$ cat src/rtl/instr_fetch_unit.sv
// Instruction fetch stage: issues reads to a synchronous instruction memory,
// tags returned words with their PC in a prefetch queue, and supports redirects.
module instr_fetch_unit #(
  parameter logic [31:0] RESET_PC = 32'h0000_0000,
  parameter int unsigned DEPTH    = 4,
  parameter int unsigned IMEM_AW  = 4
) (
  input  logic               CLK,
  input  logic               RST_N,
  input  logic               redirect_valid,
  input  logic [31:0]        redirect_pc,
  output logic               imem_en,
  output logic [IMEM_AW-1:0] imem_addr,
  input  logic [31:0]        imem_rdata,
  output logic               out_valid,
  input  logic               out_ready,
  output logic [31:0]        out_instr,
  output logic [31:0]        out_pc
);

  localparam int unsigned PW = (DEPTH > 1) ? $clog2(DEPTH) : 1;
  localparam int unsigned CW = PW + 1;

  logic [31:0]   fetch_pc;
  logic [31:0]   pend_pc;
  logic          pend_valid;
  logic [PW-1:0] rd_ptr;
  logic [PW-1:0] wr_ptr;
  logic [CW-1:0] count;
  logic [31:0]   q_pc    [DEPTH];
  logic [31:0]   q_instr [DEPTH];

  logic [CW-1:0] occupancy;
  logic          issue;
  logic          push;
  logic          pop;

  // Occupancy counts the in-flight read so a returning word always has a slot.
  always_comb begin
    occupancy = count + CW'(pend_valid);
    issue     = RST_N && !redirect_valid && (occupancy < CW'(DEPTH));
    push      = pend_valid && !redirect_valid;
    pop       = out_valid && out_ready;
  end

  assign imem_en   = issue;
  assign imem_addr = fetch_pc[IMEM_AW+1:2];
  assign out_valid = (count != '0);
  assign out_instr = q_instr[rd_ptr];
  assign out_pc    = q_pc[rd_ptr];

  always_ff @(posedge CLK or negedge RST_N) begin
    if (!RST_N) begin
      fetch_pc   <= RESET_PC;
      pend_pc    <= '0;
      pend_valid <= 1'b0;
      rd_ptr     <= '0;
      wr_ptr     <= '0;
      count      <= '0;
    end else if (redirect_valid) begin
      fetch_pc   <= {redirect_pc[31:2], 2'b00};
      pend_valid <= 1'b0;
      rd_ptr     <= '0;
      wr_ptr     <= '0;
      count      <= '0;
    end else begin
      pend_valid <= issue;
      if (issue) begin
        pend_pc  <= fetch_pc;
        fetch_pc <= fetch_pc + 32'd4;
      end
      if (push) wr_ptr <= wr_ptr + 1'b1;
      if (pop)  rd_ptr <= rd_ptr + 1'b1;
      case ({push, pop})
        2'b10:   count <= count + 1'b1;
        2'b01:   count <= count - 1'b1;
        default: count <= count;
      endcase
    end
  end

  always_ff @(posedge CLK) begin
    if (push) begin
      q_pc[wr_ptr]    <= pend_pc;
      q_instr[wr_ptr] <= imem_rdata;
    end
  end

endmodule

※

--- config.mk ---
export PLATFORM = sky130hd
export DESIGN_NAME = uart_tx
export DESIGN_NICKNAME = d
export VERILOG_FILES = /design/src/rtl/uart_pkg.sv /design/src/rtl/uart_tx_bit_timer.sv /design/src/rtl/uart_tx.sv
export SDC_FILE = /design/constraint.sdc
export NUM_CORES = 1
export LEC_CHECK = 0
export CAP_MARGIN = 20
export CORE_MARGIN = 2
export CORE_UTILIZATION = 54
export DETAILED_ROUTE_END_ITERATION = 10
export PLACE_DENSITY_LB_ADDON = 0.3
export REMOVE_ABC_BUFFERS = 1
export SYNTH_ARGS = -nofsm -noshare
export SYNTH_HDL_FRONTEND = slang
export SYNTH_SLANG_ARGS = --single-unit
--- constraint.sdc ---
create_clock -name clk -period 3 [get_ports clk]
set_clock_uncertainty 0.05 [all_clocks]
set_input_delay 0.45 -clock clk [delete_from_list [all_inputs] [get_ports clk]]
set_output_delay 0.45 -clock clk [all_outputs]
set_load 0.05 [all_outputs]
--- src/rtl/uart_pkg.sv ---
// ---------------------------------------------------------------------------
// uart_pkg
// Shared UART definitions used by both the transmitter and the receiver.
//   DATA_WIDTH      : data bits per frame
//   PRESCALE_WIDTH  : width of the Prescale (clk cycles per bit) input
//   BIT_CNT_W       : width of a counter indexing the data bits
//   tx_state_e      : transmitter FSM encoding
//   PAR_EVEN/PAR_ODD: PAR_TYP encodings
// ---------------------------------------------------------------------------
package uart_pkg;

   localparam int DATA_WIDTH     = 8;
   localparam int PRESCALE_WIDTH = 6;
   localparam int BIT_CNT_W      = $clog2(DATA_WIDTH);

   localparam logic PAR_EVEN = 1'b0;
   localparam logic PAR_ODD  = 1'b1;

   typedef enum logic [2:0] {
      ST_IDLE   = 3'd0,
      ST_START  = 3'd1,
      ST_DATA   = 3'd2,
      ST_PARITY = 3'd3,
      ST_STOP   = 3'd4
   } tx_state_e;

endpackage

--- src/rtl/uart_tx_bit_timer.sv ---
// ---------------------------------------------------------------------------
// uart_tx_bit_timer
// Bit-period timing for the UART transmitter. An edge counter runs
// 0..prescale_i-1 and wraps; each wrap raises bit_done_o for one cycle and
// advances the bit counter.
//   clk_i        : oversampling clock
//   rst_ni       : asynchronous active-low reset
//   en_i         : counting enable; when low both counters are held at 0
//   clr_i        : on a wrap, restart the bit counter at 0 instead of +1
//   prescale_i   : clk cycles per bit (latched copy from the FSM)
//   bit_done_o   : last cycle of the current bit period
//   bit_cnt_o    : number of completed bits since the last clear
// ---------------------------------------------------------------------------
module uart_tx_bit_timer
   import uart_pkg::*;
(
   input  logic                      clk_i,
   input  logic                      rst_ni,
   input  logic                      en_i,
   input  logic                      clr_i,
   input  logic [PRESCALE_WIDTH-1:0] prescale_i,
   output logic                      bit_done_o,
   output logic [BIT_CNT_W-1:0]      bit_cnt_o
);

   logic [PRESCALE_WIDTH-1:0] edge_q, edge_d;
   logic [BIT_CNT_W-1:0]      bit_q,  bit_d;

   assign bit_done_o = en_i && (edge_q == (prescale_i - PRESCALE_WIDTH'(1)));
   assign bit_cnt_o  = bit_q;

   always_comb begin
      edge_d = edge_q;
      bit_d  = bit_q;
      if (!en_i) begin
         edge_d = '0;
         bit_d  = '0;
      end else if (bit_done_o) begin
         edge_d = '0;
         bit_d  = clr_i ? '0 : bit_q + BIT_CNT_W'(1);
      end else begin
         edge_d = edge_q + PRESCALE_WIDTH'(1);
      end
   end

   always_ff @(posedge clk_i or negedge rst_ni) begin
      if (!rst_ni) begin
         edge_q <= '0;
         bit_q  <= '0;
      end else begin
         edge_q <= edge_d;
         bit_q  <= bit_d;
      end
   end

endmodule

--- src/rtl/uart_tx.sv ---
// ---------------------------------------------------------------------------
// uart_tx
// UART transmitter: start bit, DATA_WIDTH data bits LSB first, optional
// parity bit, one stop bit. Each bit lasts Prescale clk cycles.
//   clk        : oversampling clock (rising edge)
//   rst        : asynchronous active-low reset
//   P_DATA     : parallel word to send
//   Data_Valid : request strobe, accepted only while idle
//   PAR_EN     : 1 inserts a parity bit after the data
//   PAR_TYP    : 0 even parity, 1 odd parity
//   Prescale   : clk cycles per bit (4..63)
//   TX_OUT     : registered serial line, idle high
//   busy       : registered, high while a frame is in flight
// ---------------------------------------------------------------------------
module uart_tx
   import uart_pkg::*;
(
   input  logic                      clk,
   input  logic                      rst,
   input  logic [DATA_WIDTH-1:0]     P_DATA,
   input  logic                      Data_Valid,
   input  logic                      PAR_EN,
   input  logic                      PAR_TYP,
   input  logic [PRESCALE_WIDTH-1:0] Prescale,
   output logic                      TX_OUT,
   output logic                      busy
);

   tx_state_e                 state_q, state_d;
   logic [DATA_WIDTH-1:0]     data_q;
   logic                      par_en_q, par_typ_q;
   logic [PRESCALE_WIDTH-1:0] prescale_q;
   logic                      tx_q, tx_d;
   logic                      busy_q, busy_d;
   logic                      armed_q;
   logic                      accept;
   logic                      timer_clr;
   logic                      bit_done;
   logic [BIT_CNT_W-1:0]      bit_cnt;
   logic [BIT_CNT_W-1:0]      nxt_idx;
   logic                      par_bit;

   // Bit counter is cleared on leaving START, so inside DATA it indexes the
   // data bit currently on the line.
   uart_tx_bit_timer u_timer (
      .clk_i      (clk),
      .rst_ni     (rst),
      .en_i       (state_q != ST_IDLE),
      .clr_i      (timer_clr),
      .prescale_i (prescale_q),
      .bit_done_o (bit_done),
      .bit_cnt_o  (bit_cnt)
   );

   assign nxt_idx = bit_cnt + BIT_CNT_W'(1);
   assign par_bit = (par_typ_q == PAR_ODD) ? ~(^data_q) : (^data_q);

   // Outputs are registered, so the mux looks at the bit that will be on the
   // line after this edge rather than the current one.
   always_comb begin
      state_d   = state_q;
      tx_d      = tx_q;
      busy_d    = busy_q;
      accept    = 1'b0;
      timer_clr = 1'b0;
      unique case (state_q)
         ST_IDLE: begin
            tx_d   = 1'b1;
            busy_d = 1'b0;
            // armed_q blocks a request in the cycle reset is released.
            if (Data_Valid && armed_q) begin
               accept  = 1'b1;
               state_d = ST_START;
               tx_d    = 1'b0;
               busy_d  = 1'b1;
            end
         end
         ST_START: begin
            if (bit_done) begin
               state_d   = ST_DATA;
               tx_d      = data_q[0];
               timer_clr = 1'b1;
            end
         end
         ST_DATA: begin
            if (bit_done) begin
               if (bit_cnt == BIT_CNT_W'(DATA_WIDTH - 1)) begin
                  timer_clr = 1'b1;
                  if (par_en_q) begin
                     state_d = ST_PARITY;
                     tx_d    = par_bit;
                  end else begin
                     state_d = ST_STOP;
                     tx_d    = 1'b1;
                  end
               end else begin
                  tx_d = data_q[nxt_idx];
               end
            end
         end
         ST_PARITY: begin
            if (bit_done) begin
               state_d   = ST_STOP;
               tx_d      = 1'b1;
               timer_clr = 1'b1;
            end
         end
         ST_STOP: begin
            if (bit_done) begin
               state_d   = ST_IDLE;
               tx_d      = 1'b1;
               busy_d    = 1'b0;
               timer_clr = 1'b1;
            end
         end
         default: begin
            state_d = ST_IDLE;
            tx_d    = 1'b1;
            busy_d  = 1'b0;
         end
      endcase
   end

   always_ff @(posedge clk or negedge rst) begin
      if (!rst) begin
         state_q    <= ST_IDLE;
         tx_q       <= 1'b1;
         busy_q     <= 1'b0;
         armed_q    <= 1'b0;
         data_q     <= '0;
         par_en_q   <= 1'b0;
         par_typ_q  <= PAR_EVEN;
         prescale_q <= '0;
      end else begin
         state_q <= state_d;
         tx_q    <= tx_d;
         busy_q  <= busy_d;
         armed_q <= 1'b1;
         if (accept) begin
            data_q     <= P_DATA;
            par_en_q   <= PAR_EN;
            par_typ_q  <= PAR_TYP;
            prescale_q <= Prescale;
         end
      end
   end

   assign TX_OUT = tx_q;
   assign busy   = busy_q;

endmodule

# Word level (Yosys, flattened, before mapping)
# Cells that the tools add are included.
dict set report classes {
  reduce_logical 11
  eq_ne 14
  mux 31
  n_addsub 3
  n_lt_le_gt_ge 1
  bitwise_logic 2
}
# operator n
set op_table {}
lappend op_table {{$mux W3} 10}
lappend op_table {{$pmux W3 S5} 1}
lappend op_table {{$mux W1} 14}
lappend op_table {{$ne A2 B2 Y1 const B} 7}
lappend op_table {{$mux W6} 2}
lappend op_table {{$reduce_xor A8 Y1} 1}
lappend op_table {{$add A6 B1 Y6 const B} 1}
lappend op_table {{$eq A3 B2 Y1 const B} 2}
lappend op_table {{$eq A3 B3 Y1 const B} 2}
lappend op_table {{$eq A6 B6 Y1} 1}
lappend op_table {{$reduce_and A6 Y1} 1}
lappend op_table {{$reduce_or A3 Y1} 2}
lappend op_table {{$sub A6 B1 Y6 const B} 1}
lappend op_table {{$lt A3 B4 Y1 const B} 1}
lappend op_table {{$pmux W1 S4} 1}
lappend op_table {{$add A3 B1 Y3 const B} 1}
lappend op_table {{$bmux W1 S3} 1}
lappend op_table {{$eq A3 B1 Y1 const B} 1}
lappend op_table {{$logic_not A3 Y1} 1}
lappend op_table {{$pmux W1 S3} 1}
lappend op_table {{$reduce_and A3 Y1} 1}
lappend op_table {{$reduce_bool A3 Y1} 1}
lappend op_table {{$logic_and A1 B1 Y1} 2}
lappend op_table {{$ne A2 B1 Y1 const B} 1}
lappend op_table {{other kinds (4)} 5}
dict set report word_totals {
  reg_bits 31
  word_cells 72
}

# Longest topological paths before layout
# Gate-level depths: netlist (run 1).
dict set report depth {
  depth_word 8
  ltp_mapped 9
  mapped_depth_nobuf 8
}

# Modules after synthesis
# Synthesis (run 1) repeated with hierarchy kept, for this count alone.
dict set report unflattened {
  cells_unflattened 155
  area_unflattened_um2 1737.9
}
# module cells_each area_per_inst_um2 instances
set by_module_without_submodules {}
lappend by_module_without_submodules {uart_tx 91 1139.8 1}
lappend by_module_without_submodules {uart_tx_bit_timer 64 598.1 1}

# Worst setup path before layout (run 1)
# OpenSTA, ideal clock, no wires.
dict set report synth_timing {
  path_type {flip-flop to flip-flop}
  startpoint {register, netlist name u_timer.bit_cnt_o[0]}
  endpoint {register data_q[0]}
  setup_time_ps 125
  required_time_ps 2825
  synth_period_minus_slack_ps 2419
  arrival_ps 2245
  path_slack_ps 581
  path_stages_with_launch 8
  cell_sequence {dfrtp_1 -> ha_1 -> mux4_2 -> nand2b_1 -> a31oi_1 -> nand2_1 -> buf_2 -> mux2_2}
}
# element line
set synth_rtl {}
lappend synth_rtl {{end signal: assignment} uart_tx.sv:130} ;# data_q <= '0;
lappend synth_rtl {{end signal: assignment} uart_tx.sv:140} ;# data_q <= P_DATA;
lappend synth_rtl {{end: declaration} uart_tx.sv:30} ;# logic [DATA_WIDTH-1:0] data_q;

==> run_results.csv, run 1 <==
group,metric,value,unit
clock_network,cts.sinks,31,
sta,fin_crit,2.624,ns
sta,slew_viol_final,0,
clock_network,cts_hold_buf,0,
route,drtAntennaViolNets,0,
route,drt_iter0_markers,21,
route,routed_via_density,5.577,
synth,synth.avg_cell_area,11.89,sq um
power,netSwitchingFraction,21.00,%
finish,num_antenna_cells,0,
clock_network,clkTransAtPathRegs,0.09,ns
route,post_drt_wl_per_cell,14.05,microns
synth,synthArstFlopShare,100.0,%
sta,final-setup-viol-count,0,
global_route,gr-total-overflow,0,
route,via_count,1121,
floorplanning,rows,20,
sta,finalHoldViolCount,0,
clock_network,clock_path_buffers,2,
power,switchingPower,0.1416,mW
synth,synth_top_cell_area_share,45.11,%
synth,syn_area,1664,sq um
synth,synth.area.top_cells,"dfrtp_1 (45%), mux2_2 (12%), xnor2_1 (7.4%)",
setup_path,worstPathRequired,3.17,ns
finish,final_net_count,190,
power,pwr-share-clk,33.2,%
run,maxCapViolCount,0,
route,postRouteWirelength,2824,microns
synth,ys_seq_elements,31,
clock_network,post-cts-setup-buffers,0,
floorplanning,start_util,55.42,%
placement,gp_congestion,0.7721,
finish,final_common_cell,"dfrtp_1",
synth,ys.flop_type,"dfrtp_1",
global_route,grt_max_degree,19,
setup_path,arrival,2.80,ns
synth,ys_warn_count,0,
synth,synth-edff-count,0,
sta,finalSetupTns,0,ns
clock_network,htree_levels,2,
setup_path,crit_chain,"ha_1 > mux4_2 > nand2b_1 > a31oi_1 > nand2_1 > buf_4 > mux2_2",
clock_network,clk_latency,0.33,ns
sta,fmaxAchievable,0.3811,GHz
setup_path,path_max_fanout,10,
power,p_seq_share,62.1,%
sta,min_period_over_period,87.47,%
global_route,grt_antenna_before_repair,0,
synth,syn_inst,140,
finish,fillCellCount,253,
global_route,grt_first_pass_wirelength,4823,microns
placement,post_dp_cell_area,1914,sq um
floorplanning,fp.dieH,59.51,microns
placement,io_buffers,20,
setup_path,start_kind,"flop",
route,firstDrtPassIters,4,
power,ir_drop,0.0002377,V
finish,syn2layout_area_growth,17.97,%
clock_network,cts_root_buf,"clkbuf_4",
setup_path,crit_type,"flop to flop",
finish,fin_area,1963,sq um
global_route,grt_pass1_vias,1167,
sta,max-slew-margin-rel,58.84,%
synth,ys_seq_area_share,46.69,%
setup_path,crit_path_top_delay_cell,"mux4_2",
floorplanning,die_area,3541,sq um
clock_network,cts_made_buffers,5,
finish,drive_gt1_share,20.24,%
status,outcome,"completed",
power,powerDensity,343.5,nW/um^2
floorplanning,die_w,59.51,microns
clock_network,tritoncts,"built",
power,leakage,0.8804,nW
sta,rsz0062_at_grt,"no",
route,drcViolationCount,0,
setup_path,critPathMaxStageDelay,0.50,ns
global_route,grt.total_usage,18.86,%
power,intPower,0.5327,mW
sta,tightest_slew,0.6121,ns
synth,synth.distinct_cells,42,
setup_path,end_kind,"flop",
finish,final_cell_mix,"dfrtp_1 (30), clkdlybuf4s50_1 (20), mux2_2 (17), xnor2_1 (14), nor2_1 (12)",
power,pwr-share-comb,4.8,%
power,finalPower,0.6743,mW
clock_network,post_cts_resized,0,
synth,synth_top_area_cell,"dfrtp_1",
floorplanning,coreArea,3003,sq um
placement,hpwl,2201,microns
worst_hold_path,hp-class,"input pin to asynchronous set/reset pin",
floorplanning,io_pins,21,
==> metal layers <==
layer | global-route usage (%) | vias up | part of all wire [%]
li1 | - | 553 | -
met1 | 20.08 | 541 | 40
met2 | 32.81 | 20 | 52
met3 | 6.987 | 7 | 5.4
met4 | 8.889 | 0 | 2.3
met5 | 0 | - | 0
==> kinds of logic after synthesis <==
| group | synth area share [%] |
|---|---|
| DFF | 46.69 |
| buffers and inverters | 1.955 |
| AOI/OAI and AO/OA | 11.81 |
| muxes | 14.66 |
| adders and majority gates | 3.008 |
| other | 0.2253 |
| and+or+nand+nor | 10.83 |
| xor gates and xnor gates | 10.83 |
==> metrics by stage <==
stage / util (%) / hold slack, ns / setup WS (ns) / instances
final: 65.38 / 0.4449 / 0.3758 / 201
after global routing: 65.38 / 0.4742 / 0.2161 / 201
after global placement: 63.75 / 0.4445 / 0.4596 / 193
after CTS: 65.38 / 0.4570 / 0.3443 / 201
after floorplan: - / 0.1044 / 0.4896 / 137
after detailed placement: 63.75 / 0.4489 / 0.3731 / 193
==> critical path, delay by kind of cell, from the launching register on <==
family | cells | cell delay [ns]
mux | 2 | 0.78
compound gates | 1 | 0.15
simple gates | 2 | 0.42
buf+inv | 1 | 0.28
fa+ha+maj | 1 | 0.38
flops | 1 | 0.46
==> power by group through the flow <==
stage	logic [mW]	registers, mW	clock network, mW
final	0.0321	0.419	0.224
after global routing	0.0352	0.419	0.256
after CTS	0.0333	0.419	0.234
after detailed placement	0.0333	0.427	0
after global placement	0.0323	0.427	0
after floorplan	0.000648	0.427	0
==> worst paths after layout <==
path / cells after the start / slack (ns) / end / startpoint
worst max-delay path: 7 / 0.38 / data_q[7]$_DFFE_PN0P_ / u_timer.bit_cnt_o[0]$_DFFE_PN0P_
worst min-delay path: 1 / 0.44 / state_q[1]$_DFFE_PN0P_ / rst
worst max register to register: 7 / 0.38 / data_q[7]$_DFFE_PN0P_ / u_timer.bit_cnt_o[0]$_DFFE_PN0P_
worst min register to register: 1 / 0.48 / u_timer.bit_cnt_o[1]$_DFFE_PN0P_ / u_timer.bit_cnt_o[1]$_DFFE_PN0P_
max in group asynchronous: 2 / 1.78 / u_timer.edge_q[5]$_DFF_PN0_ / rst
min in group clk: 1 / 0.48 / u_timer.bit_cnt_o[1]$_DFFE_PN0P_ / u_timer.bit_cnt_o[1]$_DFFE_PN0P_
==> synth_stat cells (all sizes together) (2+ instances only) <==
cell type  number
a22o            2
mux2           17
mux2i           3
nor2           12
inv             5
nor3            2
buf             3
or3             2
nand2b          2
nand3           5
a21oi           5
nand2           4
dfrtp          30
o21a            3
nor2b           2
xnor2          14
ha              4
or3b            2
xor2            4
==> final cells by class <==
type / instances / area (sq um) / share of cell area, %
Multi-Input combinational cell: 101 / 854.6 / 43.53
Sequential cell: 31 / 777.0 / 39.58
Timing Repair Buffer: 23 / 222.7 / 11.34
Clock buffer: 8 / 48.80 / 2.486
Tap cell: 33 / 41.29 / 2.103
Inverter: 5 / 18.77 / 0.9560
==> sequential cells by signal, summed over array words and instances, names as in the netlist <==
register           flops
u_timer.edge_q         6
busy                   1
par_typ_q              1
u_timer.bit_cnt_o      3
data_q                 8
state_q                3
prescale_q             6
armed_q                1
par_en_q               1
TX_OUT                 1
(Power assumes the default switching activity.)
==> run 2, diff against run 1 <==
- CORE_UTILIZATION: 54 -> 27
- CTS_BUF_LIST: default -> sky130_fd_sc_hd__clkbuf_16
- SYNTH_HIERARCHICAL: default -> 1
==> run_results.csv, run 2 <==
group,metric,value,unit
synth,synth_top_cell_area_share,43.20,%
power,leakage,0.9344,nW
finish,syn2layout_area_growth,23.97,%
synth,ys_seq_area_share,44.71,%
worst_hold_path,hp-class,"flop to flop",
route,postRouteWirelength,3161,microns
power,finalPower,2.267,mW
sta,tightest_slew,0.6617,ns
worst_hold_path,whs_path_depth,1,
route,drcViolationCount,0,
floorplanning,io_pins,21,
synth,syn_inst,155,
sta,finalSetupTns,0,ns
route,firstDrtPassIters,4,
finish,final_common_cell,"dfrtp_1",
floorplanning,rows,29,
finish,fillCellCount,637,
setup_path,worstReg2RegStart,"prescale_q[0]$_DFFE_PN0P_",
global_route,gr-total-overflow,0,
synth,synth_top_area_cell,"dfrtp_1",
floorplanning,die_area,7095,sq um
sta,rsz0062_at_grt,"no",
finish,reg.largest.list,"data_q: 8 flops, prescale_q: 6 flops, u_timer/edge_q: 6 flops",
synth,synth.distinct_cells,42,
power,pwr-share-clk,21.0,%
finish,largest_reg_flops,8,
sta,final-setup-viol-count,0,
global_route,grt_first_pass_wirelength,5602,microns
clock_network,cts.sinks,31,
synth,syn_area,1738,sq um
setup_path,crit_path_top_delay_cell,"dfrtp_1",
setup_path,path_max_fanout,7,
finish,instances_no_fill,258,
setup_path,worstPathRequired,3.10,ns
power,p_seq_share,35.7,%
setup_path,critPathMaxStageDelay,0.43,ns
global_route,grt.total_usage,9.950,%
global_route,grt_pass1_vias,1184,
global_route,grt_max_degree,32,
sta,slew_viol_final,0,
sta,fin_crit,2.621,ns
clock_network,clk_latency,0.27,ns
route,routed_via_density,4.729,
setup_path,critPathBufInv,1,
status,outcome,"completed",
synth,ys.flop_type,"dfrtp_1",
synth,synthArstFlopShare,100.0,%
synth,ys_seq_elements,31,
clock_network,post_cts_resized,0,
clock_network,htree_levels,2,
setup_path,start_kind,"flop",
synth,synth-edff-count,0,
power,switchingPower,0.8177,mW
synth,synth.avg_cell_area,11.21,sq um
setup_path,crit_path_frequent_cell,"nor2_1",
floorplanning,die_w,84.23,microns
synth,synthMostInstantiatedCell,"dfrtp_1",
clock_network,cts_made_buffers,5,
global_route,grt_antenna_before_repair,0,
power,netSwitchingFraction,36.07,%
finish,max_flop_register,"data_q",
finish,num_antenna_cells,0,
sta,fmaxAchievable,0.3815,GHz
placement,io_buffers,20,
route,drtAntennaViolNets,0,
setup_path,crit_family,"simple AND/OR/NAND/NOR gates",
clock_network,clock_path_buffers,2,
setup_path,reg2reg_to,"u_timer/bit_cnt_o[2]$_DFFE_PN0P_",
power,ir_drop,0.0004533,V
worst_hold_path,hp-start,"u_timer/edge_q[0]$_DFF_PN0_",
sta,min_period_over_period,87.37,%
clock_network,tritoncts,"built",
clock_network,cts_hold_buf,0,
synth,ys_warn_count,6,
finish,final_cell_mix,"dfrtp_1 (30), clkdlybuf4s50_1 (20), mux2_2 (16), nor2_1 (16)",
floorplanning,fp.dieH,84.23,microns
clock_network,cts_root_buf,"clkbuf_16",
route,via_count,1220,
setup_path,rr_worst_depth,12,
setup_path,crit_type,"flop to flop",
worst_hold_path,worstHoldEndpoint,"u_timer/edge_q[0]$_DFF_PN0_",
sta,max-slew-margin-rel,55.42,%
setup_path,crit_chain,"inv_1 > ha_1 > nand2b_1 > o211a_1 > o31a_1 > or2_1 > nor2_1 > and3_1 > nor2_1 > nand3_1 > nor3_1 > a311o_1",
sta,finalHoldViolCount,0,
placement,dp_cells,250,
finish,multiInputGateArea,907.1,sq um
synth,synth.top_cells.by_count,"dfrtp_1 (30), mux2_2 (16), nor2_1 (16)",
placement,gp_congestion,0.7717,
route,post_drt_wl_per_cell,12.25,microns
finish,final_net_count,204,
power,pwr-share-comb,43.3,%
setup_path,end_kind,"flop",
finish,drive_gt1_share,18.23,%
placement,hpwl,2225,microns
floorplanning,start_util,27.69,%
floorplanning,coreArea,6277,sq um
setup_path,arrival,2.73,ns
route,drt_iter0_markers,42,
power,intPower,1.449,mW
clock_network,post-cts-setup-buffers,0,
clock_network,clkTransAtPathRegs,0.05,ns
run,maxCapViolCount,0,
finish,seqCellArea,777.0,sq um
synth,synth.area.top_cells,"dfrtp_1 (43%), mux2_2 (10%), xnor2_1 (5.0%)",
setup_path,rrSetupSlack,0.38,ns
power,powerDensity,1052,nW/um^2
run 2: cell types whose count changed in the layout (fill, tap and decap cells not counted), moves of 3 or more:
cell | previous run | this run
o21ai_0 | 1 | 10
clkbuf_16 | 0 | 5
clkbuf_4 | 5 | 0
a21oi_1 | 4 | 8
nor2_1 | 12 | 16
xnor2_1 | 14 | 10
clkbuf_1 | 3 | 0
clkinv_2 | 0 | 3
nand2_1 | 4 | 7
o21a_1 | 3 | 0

※

_Required work_.
Count every line of the listing holding the string "placement". Reply with the total alone.

_Solution_.
12